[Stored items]
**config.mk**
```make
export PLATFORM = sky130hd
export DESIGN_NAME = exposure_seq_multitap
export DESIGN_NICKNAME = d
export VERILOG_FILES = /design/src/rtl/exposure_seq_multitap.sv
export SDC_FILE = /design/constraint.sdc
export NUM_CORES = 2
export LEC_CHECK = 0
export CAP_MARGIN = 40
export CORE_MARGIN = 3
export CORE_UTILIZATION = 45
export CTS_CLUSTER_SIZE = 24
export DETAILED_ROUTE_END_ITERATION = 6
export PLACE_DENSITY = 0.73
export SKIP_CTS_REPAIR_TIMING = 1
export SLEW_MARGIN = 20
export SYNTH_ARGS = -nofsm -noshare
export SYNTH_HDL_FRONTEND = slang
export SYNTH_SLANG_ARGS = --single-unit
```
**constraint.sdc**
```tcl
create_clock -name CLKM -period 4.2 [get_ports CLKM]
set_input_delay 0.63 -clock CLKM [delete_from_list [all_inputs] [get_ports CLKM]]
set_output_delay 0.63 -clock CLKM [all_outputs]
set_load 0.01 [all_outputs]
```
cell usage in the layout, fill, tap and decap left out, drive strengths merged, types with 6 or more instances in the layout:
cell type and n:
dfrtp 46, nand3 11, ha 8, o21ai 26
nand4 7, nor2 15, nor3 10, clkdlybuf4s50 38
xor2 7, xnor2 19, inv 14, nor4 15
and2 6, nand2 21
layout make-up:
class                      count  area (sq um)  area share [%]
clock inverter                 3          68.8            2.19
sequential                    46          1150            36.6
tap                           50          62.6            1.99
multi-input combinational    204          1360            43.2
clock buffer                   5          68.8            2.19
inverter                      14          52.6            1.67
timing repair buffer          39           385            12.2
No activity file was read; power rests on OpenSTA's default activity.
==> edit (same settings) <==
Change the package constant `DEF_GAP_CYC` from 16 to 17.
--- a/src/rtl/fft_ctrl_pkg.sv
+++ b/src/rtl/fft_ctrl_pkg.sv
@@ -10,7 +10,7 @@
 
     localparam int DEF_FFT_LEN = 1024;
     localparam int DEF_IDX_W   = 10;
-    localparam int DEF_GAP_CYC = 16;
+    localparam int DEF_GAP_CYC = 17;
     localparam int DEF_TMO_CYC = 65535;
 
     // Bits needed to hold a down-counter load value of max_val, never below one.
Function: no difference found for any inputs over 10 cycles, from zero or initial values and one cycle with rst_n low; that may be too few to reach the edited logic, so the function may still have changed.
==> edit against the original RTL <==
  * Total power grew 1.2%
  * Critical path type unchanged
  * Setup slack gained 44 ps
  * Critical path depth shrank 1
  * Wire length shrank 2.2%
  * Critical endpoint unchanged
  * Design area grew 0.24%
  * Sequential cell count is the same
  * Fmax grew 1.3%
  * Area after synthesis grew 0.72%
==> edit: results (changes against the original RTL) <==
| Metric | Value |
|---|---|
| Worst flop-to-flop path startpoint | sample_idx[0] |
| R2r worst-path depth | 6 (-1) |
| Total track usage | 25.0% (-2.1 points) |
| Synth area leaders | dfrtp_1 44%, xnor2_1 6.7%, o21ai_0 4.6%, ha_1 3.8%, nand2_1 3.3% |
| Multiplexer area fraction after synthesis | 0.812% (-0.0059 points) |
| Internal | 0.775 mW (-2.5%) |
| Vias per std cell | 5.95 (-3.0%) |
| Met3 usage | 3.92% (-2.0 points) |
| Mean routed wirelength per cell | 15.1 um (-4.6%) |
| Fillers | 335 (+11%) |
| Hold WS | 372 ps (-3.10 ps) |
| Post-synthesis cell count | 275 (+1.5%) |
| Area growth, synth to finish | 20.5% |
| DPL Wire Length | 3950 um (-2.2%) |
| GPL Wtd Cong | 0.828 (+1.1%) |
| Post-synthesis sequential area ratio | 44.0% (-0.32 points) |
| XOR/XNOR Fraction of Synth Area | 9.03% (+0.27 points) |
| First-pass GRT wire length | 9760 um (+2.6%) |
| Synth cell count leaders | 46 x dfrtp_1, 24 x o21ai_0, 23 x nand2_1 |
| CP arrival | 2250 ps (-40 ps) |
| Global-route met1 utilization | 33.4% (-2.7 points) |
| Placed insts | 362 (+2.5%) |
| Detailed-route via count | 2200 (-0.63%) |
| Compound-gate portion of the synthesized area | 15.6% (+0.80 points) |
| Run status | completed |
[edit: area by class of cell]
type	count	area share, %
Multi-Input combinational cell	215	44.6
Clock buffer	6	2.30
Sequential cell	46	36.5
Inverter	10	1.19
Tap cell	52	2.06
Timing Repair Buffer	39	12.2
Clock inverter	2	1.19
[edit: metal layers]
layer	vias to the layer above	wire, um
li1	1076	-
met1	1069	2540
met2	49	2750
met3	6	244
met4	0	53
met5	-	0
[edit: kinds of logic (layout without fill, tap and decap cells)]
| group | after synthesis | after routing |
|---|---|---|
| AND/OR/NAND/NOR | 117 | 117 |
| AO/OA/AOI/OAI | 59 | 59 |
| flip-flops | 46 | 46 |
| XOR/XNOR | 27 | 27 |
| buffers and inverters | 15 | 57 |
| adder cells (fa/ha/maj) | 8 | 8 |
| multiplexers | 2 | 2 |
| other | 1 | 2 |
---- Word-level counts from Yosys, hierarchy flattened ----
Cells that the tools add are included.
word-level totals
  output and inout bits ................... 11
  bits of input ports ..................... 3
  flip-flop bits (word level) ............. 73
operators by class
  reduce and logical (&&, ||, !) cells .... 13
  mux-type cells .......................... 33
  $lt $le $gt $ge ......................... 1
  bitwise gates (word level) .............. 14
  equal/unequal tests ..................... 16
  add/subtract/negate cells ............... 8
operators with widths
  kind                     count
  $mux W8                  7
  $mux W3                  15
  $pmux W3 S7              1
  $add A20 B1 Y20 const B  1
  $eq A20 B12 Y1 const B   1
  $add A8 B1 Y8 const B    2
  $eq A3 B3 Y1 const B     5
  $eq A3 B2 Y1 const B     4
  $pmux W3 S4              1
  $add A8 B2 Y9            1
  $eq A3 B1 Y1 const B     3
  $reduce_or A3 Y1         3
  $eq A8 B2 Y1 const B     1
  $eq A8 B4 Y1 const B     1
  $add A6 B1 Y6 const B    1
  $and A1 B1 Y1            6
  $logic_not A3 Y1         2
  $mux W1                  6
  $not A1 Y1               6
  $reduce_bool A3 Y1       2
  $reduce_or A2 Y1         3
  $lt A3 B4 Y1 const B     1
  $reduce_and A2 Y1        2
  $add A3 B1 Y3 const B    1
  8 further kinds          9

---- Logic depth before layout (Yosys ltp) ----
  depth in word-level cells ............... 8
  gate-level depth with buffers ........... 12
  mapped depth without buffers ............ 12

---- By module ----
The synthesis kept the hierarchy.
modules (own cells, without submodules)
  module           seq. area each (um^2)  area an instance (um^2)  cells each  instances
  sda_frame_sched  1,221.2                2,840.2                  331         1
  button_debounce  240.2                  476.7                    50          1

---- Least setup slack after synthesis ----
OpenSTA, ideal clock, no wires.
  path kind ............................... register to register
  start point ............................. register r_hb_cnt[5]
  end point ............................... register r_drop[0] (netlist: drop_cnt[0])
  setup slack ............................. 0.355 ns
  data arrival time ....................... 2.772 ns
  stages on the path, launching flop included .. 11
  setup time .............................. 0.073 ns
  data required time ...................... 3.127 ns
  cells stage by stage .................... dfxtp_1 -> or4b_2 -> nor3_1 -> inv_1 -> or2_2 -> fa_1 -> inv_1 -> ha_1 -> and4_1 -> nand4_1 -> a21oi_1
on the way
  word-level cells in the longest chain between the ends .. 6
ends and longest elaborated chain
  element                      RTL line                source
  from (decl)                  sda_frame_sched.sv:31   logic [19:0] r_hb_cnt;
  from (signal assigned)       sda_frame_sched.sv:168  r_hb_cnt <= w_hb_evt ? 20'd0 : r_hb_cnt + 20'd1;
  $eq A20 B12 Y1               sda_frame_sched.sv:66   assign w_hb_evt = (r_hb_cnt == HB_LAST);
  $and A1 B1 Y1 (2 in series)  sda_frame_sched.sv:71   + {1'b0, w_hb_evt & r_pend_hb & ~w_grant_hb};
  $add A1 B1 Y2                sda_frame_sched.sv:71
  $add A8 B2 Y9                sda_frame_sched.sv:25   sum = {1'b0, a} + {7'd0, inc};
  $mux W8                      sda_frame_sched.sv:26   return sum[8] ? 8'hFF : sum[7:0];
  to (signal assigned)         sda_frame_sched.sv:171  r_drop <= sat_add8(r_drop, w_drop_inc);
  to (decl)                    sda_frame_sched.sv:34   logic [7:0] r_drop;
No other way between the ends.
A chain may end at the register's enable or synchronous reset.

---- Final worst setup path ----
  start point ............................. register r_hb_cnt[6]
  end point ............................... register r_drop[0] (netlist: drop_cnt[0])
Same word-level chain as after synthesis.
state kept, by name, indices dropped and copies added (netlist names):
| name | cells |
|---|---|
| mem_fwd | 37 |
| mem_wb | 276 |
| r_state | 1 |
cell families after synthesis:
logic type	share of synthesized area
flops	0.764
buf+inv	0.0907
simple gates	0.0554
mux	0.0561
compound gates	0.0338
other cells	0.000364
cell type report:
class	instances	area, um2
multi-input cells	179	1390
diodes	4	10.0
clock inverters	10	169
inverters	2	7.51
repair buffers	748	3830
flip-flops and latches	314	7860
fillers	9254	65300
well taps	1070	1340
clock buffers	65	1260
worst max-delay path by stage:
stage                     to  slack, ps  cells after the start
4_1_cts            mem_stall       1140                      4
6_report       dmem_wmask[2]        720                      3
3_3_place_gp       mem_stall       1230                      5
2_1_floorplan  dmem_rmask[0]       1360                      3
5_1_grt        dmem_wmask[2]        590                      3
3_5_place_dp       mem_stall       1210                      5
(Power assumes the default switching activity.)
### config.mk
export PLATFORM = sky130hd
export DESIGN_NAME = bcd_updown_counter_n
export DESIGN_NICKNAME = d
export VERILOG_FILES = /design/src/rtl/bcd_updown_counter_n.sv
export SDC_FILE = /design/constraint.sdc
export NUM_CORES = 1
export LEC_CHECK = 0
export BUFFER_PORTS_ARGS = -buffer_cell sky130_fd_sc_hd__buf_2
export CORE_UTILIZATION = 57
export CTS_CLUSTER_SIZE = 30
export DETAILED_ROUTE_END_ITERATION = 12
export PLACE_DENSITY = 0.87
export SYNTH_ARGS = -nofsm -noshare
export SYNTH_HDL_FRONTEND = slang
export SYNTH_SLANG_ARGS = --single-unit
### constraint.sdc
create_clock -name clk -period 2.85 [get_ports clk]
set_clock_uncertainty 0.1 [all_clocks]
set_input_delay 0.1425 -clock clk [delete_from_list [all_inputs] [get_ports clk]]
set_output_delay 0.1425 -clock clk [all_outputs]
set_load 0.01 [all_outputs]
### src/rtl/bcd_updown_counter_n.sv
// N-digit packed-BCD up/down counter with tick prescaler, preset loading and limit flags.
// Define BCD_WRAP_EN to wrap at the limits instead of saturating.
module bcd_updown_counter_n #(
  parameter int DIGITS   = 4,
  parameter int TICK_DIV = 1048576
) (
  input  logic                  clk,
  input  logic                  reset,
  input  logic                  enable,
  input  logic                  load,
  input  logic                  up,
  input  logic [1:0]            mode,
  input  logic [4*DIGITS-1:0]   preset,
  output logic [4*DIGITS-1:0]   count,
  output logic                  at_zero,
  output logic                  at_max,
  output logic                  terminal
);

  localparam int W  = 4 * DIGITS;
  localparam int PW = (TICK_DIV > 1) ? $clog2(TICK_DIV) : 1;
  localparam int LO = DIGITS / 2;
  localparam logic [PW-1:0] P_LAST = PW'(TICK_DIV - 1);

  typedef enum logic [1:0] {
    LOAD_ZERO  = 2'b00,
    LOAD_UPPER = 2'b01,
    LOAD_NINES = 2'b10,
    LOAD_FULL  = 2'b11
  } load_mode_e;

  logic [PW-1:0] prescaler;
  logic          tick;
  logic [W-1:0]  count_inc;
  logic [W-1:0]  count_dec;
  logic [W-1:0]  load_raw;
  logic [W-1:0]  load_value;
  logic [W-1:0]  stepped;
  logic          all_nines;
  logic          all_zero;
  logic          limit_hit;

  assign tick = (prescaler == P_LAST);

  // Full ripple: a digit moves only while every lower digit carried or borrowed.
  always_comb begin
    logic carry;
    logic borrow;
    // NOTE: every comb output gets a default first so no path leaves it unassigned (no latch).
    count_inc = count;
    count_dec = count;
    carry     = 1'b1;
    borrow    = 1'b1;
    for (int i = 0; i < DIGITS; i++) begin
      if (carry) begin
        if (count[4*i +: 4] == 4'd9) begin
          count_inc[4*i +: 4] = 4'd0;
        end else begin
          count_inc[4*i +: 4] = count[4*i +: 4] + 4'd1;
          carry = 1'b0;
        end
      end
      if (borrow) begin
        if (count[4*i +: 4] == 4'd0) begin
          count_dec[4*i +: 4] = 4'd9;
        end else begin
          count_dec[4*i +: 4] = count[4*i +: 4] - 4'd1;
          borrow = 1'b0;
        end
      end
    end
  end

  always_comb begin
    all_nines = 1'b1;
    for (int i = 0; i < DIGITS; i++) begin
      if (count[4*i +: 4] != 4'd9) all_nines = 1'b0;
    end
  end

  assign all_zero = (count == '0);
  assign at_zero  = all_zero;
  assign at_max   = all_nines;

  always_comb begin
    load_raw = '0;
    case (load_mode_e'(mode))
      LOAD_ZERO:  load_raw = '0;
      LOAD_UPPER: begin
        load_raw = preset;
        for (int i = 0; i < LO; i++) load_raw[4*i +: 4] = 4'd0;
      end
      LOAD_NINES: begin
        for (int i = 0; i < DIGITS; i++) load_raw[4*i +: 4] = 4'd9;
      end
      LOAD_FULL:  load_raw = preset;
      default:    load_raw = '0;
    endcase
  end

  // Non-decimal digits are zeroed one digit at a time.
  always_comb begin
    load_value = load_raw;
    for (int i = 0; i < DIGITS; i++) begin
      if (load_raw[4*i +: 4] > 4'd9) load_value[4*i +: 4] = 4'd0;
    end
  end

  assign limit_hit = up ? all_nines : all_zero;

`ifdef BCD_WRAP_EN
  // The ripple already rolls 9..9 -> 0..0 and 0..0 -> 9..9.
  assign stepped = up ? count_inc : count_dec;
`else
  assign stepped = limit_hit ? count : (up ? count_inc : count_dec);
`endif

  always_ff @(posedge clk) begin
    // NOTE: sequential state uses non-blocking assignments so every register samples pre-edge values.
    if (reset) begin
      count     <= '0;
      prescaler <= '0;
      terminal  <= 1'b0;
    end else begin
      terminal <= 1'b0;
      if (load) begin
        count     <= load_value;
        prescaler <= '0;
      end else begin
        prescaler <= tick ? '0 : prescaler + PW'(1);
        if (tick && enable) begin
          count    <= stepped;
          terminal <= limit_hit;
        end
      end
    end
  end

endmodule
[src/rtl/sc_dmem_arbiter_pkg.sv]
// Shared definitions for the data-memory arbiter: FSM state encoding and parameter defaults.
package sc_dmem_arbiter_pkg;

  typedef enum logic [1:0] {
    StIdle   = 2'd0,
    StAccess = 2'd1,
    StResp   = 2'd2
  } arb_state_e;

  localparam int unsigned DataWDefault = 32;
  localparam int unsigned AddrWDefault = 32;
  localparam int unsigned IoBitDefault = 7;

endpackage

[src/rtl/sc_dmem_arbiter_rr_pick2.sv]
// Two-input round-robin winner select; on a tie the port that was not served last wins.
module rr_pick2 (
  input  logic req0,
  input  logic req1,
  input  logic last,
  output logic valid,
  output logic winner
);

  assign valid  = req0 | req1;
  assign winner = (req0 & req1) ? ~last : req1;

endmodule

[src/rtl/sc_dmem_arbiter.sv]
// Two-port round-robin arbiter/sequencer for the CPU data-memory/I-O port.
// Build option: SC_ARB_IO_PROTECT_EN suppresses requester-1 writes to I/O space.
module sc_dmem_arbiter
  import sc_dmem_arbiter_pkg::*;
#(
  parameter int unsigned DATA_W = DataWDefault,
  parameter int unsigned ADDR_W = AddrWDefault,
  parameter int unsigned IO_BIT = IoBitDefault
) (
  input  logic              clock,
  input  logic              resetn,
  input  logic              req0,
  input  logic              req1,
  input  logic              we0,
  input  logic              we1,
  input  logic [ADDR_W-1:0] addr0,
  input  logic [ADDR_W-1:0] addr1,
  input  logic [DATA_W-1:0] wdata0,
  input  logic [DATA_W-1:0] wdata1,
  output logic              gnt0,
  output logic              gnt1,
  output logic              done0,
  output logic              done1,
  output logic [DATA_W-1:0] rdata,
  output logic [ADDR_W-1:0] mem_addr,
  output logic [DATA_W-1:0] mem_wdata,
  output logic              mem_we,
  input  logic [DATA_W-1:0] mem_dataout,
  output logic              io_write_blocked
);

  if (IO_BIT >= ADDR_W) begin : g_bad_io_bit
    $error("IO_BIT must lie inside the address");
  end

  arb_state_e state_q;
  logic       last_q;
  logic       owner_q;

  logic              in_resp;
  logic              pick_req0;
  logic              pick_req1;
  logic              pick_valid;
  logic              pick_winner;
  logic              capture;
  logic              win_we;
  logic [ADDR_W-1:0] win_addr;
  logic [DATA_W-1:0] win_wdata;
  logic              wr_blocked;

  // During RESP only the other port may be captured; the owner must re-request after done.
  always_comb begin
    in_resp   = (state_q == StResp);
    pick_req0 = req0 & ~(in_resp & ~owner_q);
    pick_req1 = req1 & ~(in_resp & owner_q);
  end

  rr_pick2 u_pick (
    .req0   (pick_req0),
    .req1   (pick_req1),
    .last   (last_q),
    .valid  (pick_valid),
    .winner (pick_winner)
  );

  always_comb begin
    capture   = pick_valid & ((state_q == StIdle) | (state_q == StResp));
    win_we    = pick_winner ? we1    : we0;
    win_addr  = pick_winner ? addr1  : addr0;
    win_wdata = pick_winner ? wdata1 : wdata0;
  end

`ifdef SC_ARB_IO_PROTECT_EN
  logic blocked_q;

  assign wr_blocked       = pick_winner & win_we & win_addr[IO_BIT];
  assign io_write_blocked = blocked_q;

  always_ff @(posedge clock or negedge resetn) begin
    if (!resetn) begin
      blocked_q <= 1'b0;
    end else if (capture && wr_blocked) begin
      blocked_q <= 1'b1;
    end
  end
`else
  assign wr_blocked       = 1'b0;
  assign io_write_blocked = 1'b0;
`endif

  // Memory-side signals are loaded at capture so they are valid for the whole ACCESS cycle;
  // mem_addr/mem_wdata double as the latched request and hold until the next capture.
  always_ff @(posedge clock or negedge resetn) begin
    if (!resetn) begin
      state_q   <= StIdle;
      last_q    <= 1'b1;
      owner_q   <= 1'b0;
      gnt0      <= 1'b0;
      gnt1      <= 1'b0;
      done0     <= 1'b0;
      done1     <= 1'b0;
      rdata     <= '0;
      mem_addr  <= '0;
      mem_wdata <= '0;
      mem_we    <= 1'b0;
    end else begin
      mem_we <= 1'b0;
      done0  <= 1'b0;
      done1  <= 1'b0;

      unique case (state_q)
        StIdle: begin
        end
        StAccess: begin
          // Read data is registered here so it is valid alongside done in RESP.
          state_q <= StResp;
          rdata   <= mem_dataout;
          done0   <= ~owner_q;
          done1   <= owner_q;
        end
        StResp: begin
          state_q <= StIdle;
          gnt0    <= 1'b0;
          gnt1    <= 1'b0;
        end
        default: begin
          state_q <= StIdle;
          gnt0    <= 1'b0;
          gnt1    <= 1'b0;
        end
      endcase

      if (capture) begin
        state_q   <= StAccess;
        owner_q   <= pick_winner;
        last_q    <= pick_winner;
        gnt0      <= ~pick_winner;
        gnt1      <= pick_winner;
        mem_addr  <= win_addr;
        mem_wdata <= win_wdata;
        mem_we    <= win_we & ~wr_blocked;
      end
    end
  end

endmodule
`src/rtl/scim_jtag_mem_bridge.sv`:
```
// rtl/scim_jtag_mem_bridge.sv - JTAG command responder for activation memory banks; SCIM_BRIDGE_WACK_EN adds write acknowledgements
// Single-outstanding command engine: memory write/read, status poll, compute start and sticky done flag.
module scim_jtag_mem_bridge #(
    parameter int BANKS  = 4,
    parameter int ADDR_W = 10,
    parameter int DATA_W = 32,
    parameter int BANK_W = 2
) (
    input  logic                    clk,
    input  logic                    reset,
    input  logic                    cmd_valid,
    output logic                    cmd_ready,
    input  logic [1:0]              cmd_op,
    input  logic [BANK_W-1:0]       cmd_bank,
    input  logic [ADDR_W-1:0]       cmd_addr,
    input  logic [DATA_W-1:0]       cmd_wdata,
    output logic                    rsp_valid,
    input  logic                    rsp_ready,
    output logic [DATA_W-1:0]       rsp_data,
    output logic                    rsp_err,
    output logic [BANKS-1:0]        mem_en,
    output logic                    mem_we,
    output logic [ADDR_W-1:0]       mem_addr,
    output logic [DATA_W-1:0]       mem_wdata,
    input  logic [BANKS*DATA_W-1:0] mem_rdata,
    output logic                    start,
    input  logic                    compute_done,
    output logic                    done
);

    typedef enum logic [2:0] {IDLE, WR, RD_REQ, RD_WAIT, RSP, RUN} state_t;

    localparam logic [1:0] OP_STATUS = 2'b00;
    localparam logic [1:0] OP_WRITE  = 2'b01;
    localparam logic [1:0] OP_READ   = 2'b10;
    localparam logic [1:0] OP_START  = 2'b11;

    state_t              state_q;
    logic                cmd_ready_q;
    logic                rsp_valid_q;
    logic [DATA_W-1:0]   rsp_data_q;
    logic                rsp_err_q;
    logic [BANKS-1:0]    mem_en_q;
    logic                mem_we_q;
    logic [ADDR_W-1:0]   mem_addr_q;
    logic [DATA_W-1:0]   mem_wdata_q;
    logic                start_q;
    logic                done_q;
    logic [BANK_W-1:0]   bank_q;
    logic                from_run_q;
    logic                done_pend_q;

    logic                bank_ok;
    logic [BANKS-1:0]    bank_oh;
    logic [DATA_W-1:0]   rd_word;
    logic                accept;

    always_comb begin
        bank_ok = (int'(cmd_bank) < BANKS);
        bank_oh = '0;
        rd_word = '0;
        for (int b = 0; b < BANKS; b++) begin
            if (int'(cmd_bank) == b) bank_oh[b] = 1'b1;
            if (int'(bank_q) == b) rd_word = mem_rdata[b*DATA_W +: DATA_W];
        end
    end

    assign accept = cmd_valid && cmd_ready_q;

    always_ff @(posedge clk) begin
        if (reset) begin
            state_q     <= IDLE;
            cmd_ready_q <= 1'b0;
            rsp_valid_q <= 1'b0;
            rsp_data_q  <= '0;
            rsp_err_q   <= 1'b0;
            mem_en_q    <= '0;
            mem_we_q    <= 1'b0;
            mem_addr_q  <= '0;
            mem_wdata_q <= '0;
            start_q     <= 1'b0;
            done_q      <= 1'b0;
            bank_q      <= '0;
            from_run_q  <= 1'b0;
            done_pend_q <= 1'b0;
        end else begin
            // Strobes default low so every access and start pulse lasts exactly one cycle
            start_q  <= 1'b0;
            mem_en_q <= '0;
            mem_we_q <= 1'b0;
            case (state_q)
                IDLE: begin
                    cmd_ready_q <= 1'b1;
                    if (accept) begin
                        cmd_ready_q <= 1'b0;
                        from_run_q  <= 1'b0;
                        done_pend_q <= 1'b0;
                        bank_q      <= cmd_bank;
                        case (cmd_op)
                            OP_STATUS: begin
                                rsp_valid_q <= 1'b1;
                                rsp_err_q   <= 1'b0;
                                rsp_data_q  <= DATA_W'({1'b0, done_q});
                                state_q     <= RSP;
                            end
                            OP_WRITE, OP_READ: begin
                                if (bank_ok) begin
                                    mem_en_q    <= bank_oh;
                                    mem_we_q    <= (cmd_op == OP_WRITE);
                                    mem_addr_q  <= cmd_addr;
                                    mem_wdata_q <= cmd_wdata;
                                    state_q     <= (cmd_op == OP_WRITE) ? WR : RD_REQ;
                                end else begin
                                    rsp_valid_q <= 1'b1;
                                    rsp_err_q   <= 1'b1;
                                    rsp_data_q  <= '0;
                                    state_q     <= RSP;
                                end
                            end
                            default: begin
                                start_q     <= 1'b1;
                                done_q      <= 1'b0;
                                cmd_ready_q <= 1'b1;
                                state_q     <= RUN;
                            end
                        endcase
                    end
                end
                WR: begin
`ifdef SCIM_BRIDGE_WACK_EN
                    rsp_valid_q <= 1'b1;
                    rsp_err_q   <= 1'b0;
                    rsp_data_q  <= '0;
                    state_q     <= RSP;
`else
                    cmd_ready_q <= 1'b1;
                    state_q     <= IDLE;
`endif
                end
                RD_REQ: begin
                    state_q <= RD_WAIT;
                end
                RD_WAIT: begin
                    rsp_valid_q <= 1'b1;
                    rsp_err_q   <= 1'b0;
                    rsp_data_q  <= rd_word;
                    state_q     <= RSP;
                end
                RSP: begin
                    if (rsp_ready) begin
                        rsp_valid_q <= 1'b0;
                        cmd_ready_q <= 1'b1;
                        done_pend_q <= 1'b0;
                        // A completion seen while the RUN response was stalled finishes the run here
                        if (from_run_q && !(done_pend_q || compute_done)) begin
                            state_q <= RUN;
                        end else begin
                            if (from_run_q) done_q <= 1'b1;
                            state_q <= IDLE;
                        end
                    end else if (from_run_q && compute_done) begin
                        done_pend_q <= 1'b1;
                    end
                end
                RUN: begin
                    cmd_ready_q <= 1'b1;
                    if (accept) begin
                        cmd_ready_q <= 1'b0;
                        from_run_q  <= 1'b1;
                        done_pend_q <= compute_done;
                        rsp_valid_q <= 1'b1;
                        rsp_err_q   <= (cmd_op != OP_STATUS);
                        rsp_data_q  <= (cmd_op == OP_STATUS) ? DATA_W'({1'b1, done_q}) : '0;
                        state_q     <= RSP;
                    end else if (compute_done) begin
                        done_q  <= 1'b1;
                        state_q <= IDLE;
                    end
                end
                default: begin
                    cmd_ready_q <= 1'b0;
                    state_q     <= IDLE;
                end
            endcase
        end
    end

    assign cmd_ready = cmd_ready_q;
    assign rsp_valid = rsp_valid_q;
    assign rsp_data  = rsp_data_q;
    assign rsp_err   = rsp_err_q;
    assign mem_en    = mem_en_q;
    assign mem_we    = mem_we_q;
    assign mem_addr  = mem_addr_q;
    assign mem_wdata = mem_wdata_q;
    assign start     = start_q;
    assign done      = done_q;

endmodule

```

Problem to work on.
State how many lines above contain the word "Critical", and nothing more.

Reply.
3